(EXCERPTED DATA)

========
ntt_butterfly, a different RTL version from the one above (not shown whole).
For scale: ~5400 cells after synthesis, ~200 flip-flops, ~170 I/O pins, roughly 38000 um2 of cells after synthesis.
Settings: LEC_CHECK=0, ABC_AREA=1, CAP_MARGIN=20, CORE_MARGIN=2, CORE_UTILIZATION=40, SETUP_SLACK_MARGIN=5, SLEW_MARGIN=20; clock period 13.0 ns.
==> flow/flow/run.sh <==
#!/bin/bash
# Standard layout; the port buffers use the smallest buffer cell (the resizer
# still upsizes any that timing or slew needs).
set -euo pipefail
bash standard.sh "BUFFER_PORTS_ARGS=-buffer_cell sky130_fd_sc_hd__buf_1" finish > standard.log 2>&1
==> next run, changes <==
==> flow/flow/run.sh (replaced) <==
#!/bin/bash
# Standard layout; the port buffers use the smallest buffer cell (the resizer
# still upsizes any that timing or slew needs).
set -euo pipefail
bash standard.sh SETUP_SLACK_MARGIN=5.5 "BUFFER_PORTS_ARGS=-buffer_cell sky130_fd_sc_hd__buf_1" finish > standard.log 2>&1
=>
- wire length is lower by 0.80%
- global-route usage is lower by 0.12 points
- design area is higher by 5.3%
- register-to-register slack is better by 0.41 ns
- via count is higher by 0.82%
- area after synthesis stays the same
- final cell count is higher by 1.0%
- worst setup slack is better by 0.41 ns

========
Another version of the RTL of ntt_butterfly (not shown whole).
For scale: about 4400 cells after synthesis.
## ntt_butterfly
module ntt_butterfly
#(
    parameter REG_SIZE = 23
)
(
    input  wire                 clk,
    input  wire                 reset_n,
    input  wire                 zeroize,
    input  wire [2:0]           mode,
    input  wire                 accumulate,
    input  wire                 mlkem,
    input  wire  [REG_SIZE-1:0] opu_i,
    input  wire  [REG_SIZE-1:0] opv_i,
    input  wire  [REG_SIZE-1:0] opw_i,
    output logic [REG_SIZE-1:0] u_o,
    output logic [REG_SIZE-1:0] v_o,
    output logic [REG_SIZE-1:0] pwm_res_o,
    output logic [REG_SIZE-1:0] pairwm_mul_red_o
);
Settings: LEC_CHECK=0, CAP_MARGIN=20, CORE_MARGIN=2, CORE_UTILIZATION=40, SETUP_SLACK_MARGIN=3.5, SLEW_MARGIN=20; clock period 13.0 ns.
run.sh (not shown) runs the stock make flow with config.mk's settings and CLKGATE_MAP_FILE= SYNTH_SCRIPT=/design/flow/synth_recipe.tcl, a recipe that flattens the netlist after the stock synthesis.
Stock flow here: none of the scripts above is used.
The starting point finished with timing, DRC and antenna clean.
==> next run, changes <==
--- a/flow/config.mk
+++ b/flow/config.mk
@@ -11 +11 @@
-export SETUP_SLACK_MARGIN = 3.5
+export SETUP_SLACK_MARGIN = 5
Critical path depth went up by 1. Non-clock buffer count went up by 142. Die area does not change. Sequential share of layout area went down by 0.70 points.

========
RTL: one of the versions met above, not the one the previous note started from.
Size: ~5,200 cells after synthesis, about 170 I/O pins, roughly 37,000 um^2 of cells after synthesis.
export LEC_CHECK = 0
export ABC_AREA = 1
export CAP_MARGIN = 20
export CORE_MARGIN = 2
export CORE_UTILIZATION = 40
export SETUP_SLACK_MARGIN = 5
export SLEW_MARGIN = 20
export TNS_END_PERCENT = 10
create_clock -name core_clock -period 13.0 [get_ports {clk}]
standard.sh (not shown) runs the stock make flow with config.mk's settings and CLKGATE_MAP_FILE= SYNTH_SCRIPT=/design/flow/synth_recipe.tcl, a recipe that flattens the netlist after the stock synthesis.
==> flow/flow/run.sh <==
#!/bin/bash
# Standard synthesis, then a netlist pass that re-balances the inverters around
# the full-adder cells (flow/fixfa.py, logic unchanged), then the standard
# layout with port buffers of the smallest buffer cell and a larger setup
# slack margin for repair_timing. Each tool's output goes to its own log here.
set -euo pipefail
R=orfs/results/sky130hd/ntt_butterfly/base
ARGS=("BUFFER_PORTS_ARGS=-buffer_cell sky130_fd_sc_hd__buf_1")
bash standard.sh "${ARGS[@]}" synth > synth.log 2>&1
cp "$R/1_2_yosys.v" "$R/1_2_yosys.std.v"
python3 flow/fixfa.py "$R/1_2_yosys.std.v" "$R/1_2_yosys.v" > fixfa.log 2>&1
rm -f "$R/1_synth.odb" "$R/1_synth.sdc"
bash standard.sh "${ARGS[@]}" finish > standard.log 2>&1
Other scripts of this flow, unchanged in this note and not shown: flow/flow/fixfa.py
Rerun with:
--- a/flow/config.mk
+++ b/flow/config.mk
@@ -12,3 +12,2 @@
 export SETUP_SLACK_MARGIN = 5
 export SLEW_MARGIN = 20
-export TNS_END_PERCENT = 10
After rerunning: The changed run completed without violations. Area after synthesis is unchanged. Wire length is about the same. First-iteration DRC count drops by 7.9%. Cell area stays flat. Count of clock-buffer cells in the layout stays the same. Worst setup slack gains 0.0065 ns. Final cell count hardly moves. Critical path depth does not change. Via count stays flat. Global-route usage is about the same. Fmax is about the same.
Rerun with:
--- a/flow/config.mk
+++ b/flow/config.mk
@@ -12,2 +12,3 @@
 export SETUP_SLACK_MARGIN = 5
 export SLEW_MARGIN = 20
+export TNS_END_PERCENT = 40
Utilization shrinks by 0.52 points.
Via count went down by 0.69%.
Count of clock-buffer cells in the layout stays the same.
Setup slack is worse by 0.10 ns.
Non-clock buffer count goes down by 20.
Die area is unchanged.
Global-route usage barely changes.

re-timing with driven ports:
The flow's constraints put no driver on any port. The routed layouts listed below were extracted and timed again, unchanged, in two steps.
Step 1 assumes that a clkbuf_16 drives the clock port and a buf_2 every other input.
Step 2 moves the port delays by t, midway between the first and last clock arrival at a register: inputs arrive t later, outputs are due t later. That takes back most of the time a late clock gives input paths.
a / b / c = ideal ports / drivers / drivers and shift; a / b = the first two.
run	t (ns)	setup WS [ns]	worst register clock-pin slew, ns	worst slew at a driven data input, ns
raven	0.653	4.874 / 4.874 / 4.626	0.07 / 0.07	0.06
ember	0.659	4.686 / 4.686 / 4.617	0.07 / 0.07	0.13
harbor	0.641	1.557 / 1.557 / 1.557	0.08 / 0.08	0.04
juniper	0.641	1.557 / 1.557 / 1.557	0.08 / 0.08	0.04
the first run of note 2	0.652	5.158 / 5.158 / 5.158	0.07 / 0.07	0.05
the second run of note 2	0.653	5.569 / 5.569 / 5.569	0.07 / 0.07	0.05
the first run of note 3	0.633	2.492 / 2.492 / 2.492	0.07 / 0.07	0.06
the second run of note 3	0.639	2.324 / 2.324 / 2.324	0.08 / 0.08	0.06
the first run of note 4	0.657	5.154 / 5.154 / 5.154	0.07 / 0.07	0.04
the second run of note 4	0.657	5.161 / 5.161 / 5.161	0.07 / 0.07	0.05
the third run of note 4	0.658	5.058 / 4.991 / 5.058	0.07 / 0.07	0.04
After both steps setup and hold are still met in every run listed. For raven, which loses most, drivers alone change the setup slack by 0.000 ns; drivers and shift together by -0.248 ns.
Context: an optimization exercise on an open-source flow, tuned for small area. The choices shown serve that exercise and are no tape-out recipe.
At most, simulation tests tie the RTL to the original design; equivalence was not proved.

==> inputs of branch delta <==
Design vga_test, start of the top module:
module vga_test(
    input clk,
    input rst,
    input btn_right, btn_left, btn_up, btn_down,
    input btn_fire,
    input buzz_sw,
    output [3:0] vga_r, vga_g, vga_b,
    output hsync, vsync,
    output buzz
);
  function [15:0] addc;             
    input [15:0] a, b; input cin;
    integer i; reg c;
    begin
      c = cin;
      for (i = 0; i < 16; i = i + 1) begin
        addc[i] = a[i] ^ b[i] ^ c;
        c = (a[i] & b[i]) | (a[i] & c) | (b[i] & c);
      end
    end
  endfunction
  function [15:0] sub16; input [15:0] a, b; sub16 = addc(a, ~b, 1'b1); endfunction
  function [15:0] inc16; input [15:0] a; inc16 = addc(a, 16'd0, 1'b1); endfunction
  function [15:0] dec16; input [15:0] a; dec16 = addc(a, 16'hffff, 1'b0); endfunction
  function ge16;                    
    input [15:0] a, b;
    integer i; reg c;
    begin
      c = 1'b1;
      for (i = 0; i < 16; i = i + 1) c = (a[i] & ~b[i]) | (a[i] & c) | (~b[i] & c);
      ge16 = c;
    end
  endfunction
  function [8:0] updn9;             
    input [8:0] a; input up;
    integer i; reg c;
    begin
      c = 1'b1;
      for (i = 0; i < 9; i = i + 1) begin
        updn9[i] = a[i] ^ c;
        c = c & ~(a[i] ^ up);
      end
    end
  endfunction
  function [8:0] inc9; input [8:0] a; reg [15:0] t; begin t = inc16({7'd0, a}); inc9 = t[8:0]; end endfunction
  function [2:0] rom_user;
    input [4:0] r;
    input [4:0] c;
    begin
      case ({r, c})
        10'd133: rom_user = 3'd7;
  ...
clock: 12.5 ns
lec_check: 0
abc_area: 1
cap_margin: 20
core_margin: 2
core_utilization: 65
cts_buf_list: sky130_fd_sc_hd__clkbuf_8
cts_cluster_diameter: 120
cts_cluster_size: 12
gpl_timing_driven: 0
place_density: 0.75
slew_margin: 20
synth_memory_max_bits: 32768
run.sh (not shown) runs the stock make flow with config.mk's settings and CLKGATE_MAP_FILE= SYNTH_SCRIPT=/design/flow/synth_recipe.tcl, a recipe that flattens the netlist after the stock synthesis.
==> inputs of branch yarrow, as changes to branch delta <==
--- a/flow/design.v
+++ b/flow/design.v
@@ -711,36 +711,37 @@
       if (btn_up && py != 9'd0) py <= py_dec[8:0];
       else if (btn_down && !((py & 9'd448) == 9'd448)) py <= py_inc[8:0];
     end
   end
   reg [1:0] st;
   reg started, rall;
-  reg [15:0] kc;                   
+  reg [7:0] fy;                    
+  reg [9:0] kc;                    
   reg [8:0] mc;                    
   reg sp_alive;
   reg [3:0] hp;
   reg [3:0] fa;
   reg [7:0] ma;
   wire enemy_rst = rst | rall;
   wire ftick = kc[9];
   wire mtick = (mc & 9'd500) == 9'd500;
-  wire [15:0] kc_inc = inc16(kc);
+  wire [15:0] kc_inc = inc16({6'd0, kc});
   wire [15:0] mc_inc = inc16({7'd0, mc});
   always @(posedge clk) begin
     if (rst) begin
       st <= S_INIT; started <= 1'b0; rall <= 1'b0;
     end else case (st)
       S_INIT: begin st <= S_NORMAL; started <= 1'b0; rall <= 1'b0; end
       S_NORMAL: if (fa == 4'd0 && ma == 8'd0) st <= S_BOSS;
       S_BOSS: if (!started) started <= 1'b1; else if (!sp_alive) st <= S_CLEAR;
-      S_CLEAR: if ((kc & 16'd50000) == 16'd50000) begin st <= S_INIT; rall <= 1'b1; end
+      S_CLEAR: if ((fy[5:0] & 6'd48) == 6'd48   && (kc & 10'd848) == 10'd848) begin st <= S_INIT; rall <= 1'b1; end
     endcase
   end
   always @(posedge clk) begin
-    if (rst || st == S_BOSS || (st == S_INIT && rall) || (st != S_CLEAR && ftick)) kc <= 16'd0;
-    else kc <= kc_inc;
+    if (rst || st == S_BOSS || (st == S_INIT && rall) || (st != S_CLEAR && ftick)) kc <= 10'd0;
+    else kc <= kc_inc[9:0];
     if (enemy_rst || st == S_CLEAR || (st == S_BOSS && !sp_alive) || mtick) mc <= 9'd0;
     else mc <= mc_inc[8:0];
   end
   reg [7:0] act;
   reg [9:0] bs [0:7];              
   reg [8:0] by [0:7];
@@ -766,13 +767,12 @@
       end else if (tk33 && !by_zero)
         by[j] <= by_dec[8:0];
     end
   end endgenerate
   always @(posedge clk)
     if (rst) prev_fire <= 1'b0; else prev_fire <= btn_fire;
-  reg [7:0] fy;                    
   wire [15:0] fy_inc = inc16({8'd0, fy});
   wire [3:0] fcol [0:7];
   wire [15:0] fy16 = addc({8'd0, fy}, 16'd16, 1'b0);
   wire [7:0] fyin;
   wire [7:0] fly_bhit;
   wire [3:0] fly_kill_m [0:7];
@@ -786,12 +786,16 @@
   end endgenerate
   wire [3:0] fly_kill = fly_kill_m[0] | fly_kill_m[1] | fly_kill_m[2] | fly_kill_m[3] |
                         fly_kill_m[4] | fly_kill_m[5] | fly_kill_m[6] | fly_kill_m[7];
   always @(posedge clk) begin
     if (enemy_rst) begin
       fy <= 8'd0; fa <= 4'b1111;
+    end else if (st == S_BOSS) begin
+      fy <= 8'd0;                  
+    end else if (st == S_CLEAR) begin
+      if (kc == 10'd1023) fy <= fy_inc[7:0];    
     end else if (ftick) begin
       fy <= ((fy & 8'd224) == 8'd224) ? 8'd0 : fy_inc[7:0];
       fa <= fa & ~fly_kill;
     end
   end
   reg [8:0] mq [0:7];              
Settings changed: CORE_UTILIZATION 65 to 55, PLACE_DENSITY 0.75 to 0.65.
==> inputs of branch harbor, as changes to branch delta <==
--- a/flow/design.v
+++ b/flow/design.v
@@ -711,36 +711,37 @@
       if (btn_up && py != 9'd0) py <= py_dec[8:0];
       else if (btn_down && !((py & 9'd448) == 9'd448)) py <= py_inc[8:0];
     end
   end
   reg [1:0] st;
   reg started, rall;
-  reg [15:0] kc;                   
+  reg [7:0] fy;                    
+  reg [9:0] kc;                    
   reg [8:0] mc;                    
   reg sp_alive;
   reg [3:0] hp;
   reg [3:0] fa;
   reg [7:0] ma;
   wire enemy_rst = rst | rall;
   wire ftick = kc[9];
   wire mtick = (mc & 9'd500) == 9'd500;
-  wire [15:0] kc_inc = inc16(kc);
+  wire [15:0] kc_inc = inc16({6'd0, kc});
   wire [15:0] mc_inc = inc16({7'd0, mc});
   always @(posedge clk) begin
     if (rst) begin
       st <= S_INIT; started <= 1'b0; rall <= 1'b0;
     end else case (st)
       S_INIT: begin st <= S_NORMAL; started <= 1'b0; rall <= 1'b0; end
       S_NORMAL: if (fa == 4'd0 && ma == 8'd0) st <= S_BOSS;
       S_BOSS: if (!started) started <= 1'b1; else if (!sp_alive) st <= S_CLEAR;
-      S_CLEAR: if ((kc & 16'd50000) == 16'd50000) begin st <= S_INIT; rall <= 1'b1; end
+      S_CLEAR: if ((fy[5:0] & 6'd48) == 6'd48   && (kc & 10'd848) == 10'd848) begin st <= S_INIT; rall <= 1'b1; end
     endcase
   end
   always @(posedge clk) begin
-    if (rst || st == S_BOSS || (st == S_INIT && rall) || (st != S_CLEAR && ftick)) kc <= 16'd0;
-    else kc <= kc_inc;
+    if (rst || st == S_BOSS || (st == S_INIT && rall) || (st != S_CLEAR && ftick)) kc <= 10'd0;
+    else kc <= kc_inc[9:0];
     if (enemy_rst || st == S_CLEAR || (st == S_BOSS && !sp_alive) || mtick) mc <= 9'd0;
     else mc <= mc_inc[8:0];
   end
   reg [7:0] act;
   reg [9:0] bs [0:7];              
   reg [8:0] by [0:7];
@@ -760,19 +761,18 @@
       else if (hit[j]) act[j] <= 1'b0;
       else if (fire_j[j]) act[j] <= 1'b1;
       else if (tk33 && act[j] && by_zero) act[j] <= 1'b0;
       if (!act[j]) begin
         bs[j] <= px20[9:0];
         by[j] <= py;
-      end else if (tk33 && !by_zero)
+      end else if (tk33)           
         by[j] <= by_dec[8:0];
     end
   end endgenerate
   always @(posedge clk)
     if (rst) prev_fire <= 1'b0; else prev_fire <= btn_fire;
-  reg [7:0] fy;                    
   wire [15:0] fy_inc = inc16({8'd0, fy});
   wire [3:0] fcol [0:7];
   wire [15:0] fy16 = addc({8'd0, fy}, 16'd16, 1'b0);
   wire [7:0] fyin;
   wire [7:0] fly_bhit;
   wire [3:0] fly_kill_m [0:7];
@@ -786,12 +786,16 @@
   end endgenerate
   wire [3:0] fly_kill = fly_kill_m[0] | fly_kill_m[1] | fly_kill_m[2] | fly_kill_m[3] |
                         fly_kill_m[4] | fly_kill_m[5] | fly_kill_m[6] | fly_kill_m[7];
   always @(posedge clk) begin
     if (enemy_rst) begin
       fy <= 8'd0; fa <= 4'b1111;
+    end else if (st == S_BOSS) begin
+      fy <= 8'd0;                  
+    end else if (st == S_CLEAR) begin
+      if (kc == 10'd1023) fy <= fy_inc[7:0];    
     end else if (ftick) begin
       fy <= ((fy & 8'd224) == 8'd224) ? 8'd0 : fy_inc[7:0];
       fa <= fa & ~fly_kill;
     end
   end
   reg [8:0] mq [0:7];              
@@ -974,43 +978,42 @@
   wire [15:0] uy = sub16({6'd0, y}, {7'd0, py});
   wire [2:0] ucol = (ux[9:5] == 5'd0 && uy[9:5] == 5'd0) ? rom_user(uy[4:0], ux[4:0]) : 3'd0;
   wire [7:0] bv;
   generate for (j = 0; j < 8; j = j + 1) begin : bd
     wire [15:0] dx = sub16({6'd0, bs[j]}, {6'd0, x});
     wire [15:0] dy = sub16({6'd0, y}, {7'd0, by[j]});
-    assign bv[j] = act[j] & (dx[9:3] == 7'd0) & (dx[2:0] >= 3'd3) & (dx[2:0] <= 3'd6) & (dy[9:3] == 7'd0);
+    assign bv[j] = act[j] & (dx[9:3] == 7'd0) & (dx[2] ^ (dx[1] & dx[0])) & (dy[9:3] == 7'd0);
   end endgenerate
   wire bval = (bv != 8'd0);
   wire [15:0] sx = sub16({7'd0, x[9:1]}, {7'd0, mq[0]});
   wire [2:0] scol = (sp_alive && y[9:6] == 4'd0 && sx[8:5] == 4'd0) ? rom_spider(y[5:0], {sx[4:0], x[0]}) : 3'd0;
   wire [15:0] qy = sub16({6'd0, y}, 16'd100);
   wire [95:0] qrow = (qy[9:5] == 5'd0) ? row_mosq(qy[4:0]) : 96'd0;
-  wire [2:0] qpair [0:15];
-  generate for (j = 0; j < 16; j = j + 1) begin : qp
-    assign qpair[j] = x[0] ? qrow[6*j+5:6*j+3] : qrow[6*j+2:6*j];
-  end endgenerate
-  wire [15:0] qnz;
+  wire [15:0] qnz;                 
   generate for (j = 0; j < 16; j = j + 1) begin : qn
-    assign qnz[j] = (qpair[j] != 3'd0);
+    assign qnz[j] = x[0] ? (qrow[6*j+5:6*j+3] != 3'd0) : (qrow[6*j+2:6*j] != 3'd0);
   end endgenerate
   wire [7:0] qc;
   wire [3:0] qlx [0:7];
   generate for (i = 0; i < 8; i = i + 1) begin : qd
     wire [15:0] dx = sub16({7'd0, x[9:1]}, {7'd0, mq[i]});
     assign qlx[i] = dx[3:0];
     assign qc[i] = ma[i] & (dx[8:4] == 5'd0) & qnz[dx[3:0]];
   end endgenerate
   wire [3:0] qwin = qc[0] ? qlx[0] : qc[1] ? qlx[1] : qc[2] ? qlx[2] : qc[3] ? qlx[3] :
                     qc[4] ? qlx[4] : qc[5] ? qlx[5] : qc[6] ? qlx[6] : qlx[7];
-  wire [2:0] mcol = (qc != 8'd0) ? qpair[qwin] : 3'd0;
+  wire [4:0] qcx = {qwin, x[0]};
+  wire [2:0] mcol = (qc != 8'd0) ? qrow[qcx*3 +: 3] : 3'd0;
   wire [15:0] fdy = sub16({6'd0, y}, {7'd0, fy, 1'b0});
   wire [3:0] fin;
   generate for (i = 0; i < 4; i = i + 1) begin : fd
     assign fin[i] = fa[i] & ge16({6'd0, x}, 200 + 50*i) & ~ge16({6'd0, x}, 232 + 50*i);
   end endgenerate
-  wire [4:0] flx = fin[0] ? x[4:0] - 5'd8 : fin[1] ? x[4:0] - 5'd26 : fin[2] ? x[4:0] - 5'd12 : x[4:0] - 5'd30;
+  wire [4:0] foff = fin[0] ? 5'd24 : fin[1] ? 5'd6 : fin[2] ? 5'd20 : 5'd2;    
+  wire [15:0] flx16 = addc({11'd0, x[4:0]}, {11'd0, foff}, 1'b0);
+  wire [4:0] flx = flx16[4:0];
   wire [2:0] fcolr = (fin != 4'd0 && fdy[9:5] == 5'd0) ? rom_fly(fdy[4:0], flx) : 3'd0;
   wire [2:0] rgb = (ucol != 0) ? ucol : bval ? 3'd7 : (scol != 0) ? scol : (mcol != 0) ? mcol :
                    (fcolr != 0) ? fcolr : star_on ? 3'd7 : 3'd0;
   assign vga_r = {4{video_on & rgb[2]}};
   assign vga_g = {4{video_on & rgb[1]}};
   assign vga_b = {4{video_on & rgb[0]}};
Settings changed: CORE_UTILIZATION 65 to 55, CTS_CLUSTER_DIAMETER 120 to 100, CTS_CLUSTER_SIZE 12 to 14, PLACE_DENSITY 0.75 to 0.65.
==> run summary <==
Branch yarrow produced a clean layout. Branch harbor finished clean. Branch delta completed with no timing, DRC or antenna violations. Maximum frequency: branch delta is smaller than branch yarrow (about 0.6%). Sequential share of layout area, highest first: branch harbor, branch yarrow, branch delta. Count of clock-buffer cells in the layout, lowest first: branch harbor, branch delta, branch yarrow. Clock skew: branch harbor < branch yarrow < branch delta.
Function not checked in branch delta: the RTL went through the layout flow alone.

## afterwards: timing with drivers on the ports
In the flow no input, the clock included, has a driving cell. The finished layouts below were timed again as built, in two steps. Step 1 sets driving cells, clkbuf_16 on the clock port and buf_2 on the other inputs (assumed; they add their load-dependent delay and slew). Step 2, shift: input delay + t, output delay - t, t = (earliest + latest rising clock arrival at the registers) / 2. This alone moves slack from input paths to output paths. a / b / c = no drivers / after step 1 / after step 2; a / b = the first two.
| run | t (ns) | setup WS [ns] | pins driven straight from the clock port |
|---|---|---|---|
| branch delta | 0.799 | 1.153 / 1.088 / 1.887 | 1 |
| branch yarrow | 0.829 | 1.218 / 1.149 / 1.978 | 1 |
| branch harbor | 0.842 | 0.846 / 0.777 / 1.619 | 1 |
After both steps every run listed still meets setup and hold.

(End EXCERPTED DATA)

• TASK DESCRIPTION: Your response should be the lines of the entries above that include the string "goes".

• RESPONSE AREA:
# slack margin for repair_timing. Each tool's output goes to its own log here.
Non-clock buffer count goes down by 20.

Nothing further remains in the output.